YOUR OBJECTIVE:
In the material below, which lines hold the word "netlist"? Pick each one out.

EXERCISE DATA:

================

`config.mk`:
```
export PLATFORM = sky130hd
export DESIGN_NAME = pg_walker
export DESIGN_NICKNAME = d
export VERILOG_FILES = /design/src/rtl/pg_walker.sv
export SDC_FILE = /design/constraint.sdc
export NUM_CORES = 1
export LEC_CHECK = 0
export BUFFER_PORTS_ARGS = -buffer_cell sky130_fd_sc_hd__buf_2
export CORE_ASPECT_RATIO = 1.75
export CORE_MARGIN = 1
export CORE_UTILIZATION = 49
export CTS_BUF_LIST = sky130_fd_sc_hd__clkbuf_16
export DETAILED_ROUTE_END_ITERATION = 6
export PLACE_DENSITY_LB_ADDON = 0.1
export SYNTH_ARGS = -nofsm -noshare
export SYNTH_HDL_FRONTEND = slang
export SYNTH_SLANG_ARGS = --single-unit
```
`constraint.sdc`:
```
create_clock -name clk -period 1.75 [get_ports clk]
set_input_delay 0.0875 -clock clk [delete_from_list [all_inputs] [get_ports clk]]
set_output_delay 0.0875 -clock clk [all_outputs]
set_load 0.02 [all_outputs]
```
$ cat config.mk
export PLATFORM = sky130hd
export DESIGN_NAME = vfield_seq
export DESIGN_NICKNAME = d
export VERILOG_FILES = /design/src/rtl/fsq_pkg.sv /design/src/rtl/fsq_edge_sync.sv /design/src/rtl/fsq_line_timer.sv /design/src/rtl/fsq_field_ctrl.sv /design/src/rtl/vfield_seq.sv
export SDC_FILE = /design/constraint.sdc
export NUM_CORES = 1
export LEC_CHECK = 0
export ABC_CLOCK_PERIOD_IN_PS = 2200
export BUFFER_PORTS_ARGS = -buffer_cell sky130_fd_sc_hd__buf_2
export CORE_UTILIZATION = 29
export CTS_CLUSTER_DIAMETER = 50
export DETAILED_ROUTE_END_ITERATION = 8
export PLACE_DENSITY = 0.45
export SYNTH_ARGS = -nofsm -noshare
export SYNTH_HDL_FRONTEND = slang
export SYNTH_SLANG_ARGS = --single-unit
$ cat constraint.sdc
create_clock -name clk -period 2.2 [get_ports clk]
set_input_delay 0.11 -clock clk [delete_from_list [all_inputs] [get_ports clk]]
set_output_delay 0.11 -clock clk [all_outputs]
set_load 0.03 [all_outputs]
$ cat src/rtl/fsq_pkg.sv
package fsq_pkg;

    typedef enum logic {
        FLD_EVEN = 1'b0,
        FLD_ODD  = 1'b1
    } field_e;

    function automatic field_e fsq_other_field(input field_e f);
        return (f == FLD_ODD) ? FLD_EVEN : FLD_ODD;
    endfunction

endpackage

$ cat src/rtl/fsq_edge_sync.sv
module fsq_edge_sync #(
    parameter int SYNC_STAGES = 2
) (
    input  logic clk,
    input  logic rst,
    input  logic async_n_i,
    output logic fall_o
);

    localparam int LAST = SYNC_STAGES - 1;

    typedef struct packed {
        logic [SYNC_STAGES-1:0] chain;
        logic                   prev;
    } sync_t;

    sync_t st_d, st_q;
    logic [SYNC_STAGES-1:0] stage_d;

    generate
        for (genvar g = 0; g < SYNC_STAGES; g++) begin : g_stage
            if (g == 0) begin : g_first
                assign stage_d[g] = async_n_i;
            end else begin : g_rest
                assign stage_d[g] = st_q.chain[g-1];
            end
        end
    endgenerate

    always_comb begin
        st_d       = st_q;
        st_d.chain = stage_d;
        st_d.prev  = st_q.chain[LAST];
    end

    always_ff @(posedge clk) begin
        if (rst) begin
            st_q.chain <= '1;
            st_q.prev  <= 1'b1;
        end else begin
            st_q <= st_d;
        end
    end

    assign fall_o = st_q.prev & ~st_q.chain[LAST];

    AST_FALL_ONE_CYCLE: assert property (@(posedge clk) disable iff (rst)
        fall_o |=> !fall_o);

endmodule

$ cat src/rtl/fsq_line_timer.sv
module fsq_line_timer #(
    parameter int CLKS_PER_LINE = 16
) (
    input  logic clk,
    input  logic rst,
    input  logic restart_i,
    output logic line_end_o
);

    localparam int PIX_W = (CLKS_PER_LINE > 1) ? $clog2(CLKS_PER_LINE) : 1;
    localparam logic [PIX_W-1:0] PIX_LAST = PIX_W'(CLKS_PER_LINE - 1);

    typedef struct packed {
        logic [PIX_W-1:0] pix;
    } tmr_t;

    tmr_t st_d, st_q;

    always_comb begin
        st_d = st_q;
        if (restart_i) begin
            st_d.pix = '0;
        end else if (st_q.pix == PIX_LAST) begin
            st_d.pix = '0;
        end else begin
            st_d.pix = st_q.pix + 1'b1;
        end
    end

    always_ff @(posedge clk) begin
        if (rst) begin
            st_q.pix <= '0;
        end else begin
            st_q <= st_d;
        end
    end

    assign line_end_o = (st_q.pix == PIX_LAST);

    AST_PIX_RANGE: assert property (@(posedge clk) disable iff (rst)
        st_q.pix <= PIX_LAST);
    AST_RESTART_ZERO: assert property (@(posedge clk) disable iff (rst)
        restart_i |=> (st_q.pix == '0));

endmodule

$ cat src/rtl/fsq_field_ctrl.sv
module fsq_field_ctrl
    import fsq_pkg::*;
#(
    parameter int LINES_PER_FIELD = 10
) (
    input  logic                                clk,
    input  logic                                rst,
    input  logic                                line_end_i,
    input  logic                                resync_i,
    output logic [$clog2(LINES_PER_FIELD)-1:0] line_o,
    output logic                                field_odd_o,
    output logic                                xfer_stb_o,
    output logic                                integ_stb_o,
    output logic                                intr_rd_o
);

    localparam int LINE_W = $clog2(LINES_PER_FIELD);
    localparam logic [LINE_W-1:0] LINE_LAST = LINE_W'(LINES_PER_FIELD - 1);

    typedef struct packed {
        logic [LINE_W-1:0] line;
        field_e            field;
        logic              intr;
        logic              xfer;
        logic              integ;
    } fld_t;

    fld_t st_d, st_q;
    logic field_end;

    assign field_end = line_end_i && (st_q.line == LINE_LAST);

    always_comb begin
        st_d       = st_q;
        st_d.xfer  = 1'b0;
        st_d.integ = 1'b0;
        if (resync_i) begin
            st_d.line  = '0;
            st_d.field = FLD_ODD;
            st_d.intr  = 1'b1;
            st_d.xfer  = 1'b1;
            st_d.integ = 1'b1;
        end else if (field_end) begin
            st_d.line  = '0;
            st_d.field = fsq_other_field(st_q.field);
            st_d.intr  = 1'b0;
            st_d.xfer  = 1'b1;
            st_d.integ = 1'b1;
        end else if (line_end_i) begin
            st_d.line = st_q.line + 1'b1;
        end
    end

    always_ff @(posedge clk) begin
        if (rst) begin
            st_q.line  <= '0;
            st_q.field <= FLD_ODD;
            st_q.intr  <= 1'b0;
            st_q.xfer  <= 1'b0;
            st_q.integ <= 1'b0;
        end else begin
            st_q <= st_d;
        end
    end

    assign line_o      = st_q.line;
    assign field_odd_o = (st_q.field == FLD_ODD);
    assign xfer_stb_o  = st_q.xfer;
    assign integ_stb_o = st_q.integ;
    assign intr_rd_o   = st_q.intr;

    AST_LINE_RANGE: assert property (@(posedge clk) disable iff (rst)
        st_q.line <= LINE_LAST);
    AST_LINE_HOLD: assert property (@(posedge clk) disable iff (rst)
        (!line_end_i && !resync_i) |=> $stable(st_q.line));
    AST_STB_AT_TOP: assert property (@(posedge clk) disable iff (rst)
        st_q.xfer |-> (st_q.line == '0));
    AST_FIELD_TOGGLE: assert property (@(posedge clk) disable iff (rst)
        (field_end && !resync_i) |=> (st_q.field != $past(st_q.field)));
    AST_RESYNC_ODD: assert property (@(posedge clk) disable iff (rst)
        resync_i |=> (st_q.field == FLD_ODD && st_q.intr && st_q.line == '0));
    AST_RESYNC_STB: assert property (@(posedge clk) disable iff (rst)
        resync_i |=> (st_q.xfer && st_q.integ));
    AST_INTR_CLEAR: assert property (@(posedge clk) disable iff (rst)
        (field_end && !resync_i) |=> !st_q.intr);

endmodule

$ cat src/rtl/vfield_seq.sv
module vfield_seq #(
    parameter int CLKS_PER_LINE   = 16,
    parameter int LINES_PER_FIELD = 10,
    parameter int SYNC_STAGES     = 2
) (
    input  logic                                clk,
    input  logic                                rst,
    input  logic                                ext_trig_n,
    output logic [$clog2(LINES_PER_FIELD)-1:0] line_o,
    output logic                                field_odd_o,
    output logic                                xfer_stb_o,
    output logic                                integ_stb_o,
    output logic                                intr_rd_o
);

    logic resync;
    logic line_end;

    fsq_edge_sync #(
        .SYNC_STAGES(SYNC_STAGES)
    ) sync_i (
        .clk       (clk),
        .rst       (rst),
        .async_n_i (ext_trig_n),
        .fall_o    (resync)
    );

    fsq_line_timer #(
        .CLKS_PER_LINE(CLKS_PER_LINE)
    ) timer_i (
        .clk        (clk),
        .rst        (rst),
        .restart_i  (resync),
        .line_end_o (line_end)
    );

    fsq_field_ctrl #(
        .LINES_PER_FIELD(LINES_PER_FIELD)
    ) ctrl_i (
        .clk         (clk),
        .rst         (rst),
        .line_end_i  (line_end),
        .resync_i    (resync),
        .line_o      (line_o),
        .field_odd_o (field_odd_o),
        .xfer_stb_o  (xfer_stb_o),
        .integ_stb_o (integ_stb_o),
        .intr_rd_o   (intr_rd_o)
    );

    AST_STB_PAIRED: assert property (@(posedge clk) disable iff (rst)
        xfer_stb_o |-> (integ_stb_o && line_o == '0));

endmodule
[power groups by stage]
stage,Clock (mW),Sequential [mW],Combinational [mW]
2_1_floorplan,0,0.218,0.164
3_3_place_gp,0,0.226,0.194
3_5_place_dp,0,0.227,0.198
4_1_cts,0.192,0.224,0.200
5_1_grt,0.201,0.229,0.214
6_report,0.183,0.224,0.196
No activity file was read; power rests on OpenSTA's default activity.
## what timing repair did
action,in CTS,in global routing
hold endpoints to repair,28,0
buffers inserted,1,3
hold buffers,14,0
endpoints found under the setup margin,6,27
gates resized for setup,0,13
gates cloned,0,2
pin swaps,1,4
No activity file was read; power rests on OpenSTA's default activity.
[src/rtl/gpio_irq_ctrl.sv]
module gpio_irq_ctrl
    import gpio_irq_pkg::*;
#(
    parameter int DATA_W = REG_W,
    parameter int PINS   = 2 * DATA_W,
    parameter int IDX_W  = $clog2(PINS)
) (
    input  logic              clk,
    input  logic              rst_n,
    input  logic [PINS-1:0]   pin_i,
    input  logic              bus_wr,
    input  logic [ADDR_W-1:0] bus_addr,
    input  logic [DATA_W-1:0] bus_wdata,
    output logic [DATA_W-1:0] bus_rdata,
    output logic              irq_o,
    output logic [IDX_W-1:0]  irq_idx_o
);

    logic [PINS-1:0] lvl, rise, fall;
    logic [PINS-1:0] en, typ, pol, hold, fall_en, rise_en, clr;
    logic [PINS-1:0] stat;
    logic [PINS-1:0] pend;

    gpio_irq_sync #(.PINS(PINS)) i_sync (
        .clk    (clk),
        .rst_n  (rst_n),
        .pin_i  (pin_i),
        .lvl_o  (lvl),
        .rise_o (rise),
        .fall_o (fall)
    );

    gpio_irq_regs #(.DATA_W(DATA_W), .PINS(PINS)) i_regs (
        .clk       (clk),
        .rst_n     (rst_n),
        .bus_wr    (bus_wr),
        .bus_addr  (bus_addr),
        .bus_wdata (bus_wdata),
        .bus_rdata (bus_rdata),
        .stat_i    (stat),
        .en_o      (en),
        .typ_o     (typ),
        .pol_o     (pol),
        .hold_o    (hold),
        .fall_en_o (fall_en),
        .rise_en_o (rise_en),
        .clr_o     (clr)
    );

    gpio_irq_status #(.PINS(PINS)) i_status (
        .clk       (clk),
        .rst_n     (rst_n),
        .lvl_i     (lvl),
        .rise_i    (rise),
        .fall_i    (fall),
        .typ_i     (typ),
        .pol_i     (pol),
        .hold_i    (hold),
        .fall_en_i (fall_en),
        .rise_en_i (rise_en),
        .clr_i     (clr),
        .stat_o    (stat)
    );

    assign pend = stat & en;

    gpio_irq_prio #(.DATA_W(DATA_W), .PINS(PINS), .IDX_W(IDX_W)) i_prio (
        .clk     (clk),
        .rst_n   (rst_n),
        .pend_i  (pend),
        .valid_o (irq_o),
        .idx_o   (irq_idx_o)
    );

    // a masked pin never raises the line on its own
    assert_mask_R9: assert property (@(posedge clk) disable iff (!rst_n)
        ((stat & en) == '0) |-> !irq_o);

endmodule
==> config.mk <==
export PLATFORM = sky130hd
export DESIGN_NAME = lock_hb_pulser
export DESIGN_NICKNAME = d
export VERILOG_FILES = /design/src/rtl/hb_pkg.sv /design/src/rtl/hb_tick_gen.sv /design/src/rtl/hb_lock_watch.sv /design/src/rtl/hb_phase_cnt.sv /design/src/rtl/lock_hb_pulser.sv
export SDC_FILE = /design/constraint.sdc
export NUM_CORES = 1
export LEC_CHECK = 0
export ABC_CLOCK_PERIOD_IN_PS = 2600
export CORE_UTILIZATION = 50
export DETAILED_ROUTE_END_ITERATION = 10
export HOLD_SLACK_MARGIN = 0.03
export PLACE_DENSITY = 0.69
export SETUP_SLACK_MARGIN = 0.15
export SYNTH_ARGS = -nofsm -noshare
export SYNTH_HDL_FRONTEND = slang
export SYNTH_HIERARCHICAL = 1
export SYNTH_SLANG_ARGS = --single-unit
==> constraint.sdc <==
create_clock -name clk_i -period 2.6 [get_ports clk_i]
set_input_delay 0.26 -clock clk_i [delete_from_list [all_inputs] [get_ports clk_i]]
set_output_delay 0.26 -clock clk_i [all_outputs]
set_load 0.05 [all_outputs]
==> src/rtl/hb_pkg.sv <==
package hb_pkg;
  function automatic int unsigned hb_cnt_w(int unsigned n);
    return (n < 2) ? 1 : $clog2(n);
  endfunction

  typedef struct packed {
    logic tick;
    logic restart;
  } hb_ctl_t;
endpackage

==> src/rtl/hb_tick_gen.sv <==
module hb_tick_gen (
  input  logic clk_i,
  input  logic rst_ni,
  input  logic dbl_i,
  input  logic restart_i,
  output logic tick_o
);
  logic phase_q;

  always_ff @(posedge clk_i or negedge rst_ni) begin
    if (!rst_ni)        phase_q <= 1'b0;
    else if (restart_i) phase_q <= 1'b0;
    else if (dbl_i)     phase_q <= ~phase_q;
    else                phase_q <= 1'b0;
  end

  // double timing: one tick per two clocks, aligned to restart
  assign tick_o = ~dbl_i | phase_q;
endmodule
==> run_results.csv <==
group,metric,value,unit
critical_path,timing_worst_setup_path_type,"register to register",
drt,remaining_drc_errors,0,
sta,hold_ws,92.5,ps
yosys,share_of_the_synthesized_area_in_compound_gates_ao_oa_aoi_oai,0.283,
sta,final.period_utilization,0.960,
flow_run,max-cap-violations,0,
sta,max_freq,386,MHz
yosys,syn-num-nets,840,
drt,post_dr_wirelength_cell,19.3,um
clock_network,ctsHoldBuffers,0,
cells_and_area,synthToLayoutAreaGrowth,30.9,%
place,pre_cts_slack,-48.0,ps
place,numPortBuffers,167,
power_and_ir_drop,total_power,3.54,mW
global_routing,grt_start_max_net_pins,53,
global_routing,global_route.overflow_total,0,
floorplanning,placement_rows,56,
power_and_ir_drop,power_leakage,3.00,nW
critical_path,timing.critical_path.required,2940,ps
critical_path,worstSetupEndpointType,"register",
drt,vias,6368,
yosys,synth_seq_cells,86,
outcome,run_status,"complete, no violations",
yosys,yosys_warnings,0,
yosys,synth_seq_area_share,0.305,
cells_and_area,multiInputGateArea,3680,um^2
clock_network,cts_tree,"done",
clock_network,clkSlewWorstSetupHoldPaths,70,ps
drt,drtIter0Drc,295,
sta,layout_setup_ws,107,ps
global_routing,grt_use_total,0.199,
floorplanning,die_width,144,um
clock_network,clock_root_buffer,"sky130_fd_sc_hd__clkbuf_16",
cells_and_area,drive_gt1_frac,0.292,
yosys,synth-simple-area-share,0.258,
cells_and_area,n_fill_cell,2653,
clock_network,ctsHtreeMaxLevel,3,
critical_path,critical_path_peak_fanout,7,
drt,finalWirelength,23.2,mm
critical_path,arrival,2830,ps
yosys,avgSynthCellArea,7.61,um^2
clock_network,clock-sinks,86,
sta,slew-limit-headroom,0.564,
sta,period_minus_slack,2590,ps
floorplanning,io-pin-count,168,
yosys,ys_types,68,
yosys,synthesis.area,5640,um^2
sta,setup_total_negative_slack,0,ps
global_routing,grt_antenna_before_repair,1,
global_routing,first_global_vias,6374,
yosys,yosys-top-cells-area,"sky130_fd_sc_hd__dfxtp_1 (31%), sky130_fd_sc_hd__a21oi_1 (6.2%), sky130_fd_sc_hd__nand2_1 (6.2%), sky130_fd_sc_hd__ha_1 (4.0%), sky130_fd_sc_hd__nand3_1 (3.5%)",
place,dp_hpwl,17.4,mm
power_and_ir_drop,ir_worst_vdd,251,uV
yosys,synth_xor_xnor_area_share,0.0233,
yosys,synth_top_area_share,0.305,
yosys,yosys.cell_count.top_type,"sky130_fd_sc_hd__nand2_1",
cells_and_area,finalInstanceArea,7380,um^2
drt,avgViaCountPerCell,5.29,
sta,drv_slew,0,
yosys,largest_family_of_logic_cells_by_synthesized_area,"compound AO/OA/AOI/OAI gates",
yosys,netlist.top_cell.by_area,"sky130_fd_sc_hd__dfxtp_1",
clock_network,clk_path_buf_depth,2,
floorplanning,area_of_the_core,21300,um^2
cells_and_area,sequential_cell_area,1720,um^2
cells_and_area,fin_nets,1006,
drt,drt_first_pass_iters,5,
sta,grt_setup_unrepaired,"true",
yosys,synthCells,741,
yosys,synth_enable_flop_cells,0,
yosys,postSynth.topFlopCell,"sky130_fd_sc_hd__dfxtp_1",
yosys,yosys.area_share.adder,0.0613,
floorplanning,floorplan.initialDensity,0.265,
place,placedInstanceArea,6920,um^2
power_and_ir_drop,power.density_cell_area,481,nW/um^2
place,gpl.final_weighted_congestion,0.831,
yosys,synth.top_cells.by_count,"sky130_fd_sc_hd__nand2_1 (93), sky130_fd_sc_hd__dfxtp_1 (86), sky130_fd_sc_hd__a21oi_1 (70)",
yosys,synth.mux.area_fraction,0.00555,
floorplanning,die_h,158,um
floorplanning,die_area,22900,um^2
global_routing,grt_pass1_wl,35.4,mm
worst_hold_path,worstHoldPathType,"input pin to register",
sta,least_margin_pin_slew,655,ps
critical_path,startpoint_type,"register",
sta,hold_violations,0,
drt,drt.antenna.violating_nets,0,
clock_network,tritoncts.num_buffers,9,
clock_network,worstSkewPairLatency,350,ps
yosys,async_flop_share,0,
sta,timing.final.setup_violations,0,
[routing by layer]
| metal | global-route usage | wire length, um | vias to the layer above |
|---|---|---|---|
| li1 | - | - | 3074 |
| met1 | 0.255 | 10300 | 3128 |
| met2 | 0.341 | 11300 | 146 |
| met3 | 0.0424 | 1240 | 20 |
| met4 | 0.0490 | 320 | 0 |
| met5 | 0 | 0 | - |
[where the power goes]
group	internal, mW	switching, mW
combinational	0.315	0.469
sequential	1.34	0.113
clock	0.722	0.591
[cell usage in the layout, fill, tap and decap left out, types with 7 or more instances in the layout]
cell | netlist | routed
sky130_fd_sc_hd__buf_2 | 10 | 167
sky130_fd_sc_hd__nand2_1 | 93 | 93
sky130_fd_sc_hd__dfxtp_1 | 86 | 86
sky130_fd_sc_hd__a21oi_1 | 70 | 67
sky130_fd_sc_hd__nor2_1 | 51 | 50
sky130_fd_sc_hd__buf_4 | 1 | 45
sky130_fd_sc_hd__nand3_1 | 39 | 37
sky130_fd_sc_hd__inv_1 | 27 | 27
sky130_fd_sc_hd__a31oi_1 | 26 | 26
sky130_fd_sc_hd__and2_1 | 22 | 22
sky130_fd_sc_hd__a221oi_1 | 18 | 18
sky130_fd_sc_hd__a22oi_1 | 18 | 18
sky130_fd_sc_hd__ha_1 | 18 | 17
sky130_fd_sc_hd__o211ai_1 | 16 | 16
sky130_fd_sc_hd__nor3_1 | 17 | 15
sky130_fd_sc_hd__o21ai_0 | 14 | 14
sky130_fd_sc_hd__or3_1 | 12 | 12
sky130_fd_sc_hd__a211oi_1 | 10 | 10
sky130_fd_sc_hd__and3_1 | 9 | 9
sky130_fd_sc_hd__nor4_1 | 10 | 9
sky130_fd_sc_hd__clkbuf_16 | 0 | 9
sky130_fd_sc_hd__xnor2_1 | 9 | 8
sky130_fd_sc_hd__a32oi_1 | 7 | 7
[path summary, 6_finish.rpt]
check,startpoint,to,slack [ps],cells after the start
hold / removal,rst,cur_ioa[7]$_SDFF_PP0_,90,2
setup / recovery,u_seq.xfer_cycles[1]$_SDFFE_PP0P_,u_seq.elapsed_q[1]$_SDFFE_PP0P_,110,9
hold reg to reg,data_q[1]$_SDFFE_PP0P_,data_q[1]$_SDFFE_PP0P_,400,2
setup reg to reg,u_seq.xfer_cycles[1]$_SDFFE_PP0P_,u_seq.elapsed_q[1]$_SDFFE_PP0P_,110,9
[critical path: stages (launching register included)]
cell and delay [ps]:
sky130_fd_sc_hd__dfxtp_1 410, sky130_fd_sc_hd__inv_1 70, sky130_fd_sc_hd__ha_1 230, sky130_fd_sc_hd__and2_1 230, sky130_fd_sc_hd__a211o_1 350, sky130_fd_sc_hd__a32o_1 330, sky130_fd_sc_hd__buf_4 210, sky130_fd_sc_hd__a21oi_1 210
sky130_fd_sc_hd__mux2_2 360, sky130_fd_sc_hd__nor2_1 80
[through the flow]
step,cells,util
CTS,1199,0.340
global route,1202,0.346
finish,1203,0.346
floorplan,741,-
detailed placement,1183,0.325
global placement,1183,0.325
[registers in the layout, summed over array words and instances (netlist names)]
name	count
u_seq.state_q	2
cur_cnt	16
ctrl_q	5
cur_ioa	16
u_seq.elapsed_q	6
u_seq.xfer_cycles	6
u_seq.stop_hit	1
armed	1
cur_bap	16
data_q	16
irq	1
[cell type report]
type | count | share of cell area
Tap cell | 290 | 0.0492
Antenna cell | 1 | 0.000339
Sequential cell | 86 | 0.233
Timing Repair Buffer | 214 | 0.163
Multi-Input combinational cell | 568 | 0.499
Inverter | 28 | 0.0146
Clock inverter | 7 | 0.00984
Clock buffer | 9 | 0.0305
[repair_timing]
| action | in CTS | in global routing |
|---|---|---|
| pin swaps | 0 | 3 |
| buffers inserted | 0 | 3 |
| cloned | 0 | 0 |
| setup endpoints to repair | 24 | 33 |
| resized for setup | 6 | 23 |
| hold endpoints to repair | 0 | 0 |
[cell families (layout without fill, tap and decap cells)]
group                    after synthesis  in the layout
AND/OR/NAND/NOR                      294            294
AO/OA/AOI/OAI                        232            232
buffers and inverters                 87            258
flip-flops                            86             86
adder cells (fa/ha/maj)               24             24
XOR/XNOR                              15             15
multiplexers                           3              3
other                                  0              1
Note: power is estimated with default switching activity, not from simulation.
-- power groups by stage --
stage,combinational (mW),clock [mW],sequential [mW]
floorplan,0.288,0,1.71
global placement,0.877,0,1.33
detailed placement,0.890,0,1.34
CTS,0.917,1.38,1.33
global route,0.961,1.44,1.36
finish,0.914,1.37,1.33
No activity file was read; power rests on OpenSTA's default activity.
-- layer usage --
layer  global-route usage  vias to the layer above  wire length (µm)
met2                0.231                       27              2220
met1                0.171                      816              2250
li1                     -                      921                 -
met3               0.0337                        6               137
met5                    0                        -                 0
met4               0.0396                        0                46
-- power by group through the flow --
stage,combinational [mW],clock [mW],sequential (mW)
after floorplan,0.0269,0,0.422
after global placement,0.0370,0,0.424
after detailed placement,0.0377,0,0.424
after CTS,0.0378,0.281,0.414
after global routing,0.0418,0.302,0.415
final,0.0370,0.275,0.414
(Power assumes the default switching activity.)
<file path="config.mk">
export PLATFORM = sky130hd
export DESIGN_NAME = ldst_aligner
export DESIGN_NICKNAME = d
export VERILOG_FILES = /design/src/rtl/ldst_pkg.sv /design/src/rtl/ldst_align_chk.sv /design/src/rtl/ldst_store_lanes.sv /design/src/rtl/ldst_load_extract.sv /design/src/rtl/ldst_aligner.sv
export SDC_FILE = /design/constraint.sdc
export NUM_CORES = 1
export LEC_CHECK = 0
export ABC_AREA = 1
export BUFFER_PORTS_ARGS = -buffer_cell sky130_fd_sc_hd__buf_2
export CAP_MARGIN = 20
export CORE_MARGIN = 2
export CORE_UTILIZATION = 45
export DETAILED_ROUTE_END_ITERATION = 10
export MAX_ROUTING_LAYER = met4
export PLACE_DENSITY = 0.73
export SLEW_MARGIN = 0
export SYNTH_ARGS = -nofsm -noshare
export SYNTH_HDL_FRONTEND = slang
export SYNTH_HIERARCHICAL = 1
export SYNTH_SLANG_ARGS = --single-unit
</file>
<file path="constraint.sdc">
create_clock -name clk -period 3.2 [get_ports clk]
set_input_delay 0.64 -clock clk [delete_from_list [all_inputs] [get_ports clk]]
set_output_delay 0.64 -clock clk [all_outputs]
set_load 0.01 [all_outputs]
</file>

================

TASK SOLUTION:
yosys,netlist.top_cell.by_area,"sky130_fd_sc_hd__dfxtp_1",
cell | netlist | routed
[registers in the layout, summed over array words and instances (netlist names)]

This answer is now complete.